Here in Vermont the sun is dull orange viewed through the shroud of smoke, and it smells like a campfire. I’ve heard from friends in New York and DC describing emergency rooms filling up with asthmatic kids who can’t breathe. It’s truly terrible, but in one limited way it’s also a gift: there’s more economic and political power concentrated in the northeast U.S. than perhaps any place on earth.

smoke filled sky of New York city

And today those power centers are experiencing what a huge percentage of the world experiences every day. We know that one death in five on this earth comes from people breathing the combustion byproducts of fossil fuel. That tightness in your lungs is daily life in Delhi and Lahore and a thousand Chinese cities whose names we barely recognize.
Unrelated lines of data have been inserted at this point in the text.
==> config.mk <==
export PLATFORM = sky130hd
export DESIGN_NAME = cv32e40x_data_obi_bridge_flat
export DESIGN_NICKNAME = d
export VERILOG_FILES = /design/src/rtl/cv32e40x_pkg.sv /design/src/rtl/cv32e40x_data_obi_bridge_if.sv /design/src/rtl/cv32e40x_obi_outstanding_cnt.sv /design/src/rtl/cv32e40x_data_obi_bridge.sv /design/src/flat_wrapper.sv
export SDC_FILE = /design/constraint.sdc
export NUM_CORES = 1
export LEC_CHECK = 0
export ABC_AREA = 0
export CAP_MARGIN = 30
export CORE_MARGIN = 2
export CORE_UTILIZATION = 44
export DETAILED_ROUTE_END_ITERATION = 8
export PLACE_DENSITY = 0.95
export SLEW_MARGIN = 25
export SYNTH_ARGS = -nofsm -noshare
export SYNTH_HDL_FRONTEND = slang
export SYNTH_SLANG_ARGS = --single-unit
==> constraint.sdc <==
create_clock -name clk -period 3.5 [get_ports clk]
set_input_delay 0.525 -clock clk [delete_from_list [all_inputs] [get_ports clk]]
set_output_delay 0.525 -clock clk [all_outputs]
set_load 0.05 [all_outputs]
==> src/rtl/cv32e40x_pkg.sv <==
// rtl/cv32e40x_pkg.sv - shared OBI data-side types and bridge FSM states
package cv32e40x_pkg;

    typedef struct packed {
        logic [31:0] addr;
        logic        we;
        logic [3:0]  be;
        logic [31:0] wdata;
        logic [1:0]  memtype;
        logic [2:0]  prot;
    } obi_data_req_t;

    typedef struct packed {
        logic [31:0] rdata;
        logic        err;
    } obi_data_resp_t;

    typedef enum logic {
        TRANSPARENT = 1'b0,
        REGISTERED  = 1'b1
    } obi_bridge_state_e;

endpackage

==> src/rtl/cv32e40x_data_obi_bridge_if.sv <==
// rtl/cv32e40x_data_obi_bridge_if.sv - filter-side transfer/response and OBI bus signals of the bridge
interface cv32e40x_data_obi_bridge_if;
    import cv32e40x_pkg::*;

    logic           trans_valid_i;
    logic           trans_ready_o;
    obi_data_req_t  trans_i;
    logic           resp_valid_o;
    obi_data_resp_t resp_o;

    logic           obi_req_o;
    logic           obi_gnt_i;
    logic [31:0]    obi_addr_o;
    logic           obi_we_o;
    logic [3:0]     obi_be_o;
    logic [31:0]    obi_wdata_o;
    logic [1:0]     obi_memtype_o;
    logic [2:0]     obi_prot_o;
    logic           obi_rvalid_i;
    logic [31:0]    obi_rdata_i;
    logic           obi_err_i;

    // Bridge view: master of the OBI bus, consumer of the filter's transfers.
    modport master (
        input  trans_valid_i, trans_i,
        output trans_ready_o, resp_valid_o, resp_o,
        output obi_req_o, obi_addr_o, obi_we_o, obi_be_o, obi_wdata_o,
        output obi_memtype_o, obi_prot_o,
        input  obi_gnt_i, obi_rvalid_i, obi_rdata_i, obi_err_i
    );

    // Environment view: response filter plus the OBI slave.
    modport slave (
        output trans_valid_i, trans_i,
        input  trans_ready_o, resp_valid_o, resp_o,
        input  obi_req_o, obi_addr_o, obi_we_o, obi_be_o, obi_wdata_o,
        input  obi_memtype_o, obi_prot_o,
        output obi_gnt_i, obi_rvalid_i, obi_rdata_i, obi_err_i
    );

endinterface

==> src/rtl/cv32e40x_obi_outstanding_cnt.sv <==
// rtl/cv32e40x_obi_outstanding_cnt.sv - saturating-at-zero outstanding transfer counter with spurious-response flag
module cv32e40x_obi_outstanding_cnt #(
    parameter  int unsigned MAX       = 2,
    localparam int unsigned CNT_WIDTH = $clog2(MAX + 1)
) (
    input  logic                 clk,
    input  logic                 rst,
    input  logic                 up,
    input  logic                 down,
    output logic [CNT_WIDTH-1:0] cnt,
    output logic                 room,
    output logic                 spurious
);

    localparam logic [CNT_WIDTH-1:0] MAX_CNT = CNT_WIDTH'(MAX);

    logic [CNT_WIDTH-1:0] cnt_q;

    assign cnt  = cnt_q;
    assign room = (cnt_q < MAX_CNT);

    // Count grants up and responses down; a response with nothing outstanding holds at zero and flags.
    always_ff @(posedge clk) begin
        if (rst) begin
            cnt_q    <= '0;
            spurious <= 1'b0;
        end else begin
            spurious <= down && !up && (cnt_q == '0);
            if (up && !down) begin
                cnt_q <= cnt_q + CNT_WIDTH'(1);
            end else if (down && !up && (cnt_q != '0)) begin
                cnt_q <= cnt_q - CNT_WIDTH'(1);
            end
        end
    end

endmodule

==> src/rtl/cv32e40x_data_obi_bridge.sv <==
// rtl/cv32e40x_data_obi_bridge.sv - valid/ready to OBI req/gnt bridge with hold register and outstanding cap
module cv32e40x_data_obi_bridge
    import cv32e40x_pkg::*;
#(
    parameter  int unsigned MAX_OUTSTANDING = 2,
    localparam int unsigned CNT_WIDTH       = $clog2(MAX_OUTSTANDING + 1)
) (
    input  logic                          clk,
    input  logic                          rst,
    cv32e40x_data_obi_bridge_if.master    bus,
    output logic [CNT_WIDTH-1:0]          outstanding_o,
    output logic                          protocol_err_o
);

    obi_bridge_state_e    state_q;
    obi_data_req_t        hold_q;
    obi_data_req_t        attr;
    logic                 req;
    logic                 ready;
    logic                 room;
    logic                 spurious;
    logic [CNT_WIDTH-1:0] cnt;

    // Request and attributes: pass the upstream transfer straight through, or replay the held one
    // until it is granted so the OBI request stays stable.
    always_comb begin
        req   = 1'b0;
        ready = 1'b0;
        attr  = '0;
        if (!rst) begin
            if (state_q == REGISTERED) begin
                req  = 1'b1;
                attr = hold_q;
            end else begin
                req   = bus.trans_valid_i && room;
                ready = room;
                attr  = bus.trans_i;
            end
        end
    end

    assign bus.obi_req_o     = req;
    assign bus.trans_ready_o = ready;
    assign bus.obi_addr_o    = attr.addr;
    assign bus.obi_we_o      = attr.we;
    assign bus.obi_be_o      = attr.be;
    assign bus.obi_wdata_o   = attr.wdata;
    assign bus.obi_memtype_o = attr.memtype;
    assign bus.obi_prot_o    = attr.prot;

    // Responses go straight back to the filter, which always consumes them.
    always_comb begin
        bus.resp_valid_o = 1'b0;
        bus.resp_o       = '0;
        if (!rst) begin
            bus.resp_valid_o = bus.obi_rvalid_i;
            bus.resp_o.rdata = bus.obi_rdata_i;
            bus.resp_o.err   = bus.obi_err_i;
        end
    end

    cv32e40x_obi_outstanding_cnt #(
        .MAX (MAX_OUTSTANDING)
    ) u_cnt (
        .clk      (clk),
        .rst      (rst),
        .up       (req && bus.obi_gnt_i),
        .down     (bus.obi_rvalid_i),
        .cnt      (cnt),
        .room     (room),
        .spurious (spurious)
    );

    assign outstanding_o  = rst ? '0 : cnt;
    assign protocol_err_o = !rst && spurious;

    // FSM: an ungranted request is captured into hold_q and replayed until granted.
    always_ff @(posedge clk) begin
        if (rst) begin
            state_q <= TRANSPARENT;
            hold_q  <= '0;
        end else begin
            case (state_q)
                TRANSPARENT: begin
                    if (req && !bus.obi_gnt_i) begin
                        hold_q  <= bus.trans_i;
                        state_q <= REGISTERED;
                    end
                end
                REGISTERED: begin
                    if (bus.obi_gnt_i) begin
                        state_q <= TRANSPARENT;
                    end
                end
                default: state_q <= TRANSPARENT;
            endcase
        end
    end

endmodule
==> src/flat_wrapper.sv <==
// flat-port wrapper written by rule: the top's interface ports become plain ports
module cv32e40x_data_obi_bridge_flat import cv32e40x_pkg::*;
#(
    parameter  int unsigned MAX_OUTSTANDING = 2,
    localparam int unsigned CNT_WIDTH       = $clog2(MAX_OUTSTANDING + 1)
)
  (clk, rst, outstanding_o, protocol_err_o, bus_trans_valid_i, bus_trans_i, bus_trans_ready_o, bus_resp_valid_o, bus_resp_o, bus_obi_req_o, bus_obi_addr_o, bus_obi_we_o, bus_obi_be_o, bus_obi_wdata_o, bus_obi_memtype_o, bus_obi_prot_o, bus_obi_gnt_i, bus_obi_rvalid_i, bus_obi_rdata_i, bus_obi_err_i);
  cv32e40x_data_obi_bridge_if bus_i ();
  input  logic clk;
  input  logic rst;
  output logic [CNT_WIDTH-1:0] outstanding_o;
  output logic protocol_err_o;
  input wire logic [$bits(bus_i.trans_valid_i)-1:0] bus_trans_valid_i;
  input wire logic [$bits(bus_i.trans_i)-1:0] bus_trans_i;
  output wire logic [$bits(bus_i.trans_ready_o)-1:0] bus_trans_ready_o;
  output wire logic [$bits(bus_i.resp_valid_o)-1:0] bus_resp_valid_o;
  output wire logic [$bits(bus_i.resp_o)-1:0] bus_resp_o;
  output wire logic [$bits(bus_i.obi_req_o)-1:0] bus_obi_req_o;
  output wire logic [$bits(bus_i.obi_addr_o)-1:0] bus_obi_addr_o;
  output wire logic [$bits(bus_i.obi_we_o)-1:0] bus_obi_we_o;
  output wire logic [$bits(bus_i.obi_be_o)-1:0] bus_obi_be_o;
  output wire logic [$bits(bus_i.obi_wdata_o)-1:0] bus_obi_wdata_o;
  output wire logic [$bits(bus_i.obi_memtype_o)-1:0] bus_obi_memtype_o;
  output wire logic [$bits(bus_i.obi_prot_o)-1:0] bus_obi_prot_o;
  input wire logic [$bits(bus_i.obi_gnt_i)-1:0] bus_obi_gnt_i;
  input wire logic [$bits(bus_i.obi_rvalid_i)-1:0] bus_obi_rvalid_i;
  input wire logic [$bits(bus_i.obi_rdata_i)-1:0] bus_obi_rdata_i;
  input wire logic [$bits(bus_i.obi_err_i)-1:0] bus_obi_err_i;
  assign bus_i.trans_valid_i = bus_trans_valid_i;
  assign bus_i.trans_i = bus_trans_i;
  assign bus_trans_ready_o = bus_i.trans_ready_o;
  assign bus_resp_valid_o = bus_i.resp_valid_o;
  assign bus_resp_o = bus_i.resp_o;
  assign bus_obi_req_o = bus_i.obi_req_o;
  assign bus_obi_addr_o = bus_i.obi_addr_o;
  assign bus_obi_we_o = bus_i.obi_we_o;
  assign bus_obi_be_o = bus_i.obi_be_o;
  assign bus_obi_wdata_o = bus_i.obi_wdata_o;
  assign bus_obi_memtype_o = bus_i.obi_memtype_o;
  assign bus_obi_prot_o = bus_i.obi_prot_o;
  assign bus_i.obi_gnt_i = bus_obi_gnt_i;
  assign bus_i.obi_rvalid_i = bus_obi_rvalid_i;
  assign bus_i.obi_rdata_i = bus_obi_rdata_i;
  assign bus_i.obi_err_i = bus_obi_err_i;
  cv32e40x_data_obi_bridge #(.MAX_OUTSTANDING(MAX_OUTSTANDING)) u_core (.clk(clk), .rst(rst), .bus(bus_i), .outstanding_o(outstanding_o), .protocol_err_o(protocol_err_o));
endmodule
==> impl_metrics.toml <==
[status]
outcome = "completed"

[clock_tree]
clk_latency_ns = 0.34
htree_levels = 3
cts_setup_buffers = 0
clkSlewWorstSetupHoldPaths_ns = 0.07
cts-root-buf = "clkbuf_8"
cts_hold_buf = 0
postCtsResizedCells = 0
numCtsBuffers = 9
clock_tree.buffer_depth = 2
clock-sinks = 78
cts_tree = "built"

[placement]
placed_area_mm2 = 0.00663
gp_congestion = 0.813
place_ws_ns = 0.619
dp_cells = 878
hpwl_um = 9590
io_buffers = 224

[sta]
max_freq_ghz = 0.345
rsz0062_at_grt = "false"
finalWorstSetupSlack_ns = 0.599
slew_viol_final = 0
maxSlewHeadroom_pct = 42.2
worst_hold_slack_ns = 0.479
fin_skew_ns = 0.00820
layout_min_cycle_time_ns = 2.90
fin_setup_tns_ns = 0
min_period_over_period_pct = 82.9
finalSetupViolCount = 0
tightest_slew_ns = 0.865
hold_violations = 0

[floorplan]
row_count = 36
dieArea_mm2 = 0.0108
start_util_pct = 45.2
num_io_pins = 225
dieWidth_um = 104
die_h_um = 104
coreArea_mm2 = 0.00973

[setup_path]
r2r-end = "u_core.hold_q[14]"
crit_fanout = 5
cp.depth = 5
start_kind = "input port"
reg2reg_depth = 6
end_kind = "output port"
r2r_slack_ns = 1.07
cp.arrival_ns = 2.38
path_delay_family = "buffers and inverters"
cp.required_ns = 2.97
reg2reg_from = "u_core.state_q"
crit_path_cell_trace = "clkdlybuf4s50_1, nor2b_1, nor2_1, nor2_1, clkdlybuf4s50_1"
cp-endpoint = "bus_obi_req_o"
critPathLaunch = "bus_trans_valid_i"
critPathMaxStageDelay_ns = 0.82
critPathBufInv = 2
cp_slowest_cell = "clkdlybuf4s50_1"
worstSetupPathType = "input port to output port"

[power]
p_sw_mw = 0.838
ir_drop_mv = 0.215
p_sw_share_pct = 35.0
share_seq_of_total_power_pct = 38.8
p_total_mw = 2.40
p_leak_nw = 2.31
pwr-share-comb_pct = 34.4
p_int_mw = 1.56
p_per_area_mw_per_mm2 = 351
clockPowerShare_pct = 26.8

[drt]
viasPerCell = 5.40
wl_um = 13800
drc = 0
drtPass1Iterations = 4
drtAntennaViolNets = 0
drt-initial-drc-count = 261
routedWlPerCell_um = 15.5
vias = 4819

[final_layout]
final_cell_area_mm2 = 0.00682
layout_commonest_cell = "clkdlybuf4s50_1"
final_util_pct = 70.1
final_cell_mix = "clkdlybuf4s50_1 (222), nor2_1 (78), dfxtp_1 (77)"
nets = 868
n_antenna_cell = 0
drive_above_1_share_pct = 3.95
syn_to_final_growth_pct = 55.2
final_cells = 893

[logic_synthesis]
ys_ff_latch = 78
syn_area_per_cell_um2 = 7.63
synth_fp_nets = 688
syn_inst = 576
yosys-top-cells-area = "dfxtp_1 (36%), mux2i_1 (17%), nand3_1 (8.5%)"
synth.yosys.seq_area_share_pct = 35.5
synthDistinctLibCells = 26
yosysWarningCount = 0
yosysTopAreaCell = "dfxtp_1"
synth_top_area_share_pct = 35.5
synth.cell_area_mm2 = 0.00439

[global_route]
grt.overflow.total = 0
antenna_found_initial = 0
grt_pass1_wl_um = 22200
grt_max_degree = 90
grt_pass1_vias = 4581
grt.total_usage_pct = 24.1

[hold_path]
hold_path_class = "register to register"
hold_start = "u_core.hold_q[70]"

[job]
drv_cap = 0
So—a few things for today:

  1. Take care of yourself, and your grandkids. Old lungs and young lungs have the very hardest time with this kind of smoke. The same mask that guards against covid may be a help scrubbing out some of the particulates in the air.
  2. Remember what it feels like, so that you’ll have even more empathy for the people in the rest of the world going forward
  3. Double down in the fight against the burning of fossil fuels. It’s a good day to stay inside and write once again to, say, the CEO of Citibank (jane.fraser@citi.com), her chief of staff (margo.pilic@citi.com), and maybe the Chief Sustainability Officer (val.smith@citi.com) for good measure. They are breathing this air too, and it might be a moment for connection. Just say “it’s time to stop funding the expansion of fossil fuel. So that we can all breathe a sigh of relief.”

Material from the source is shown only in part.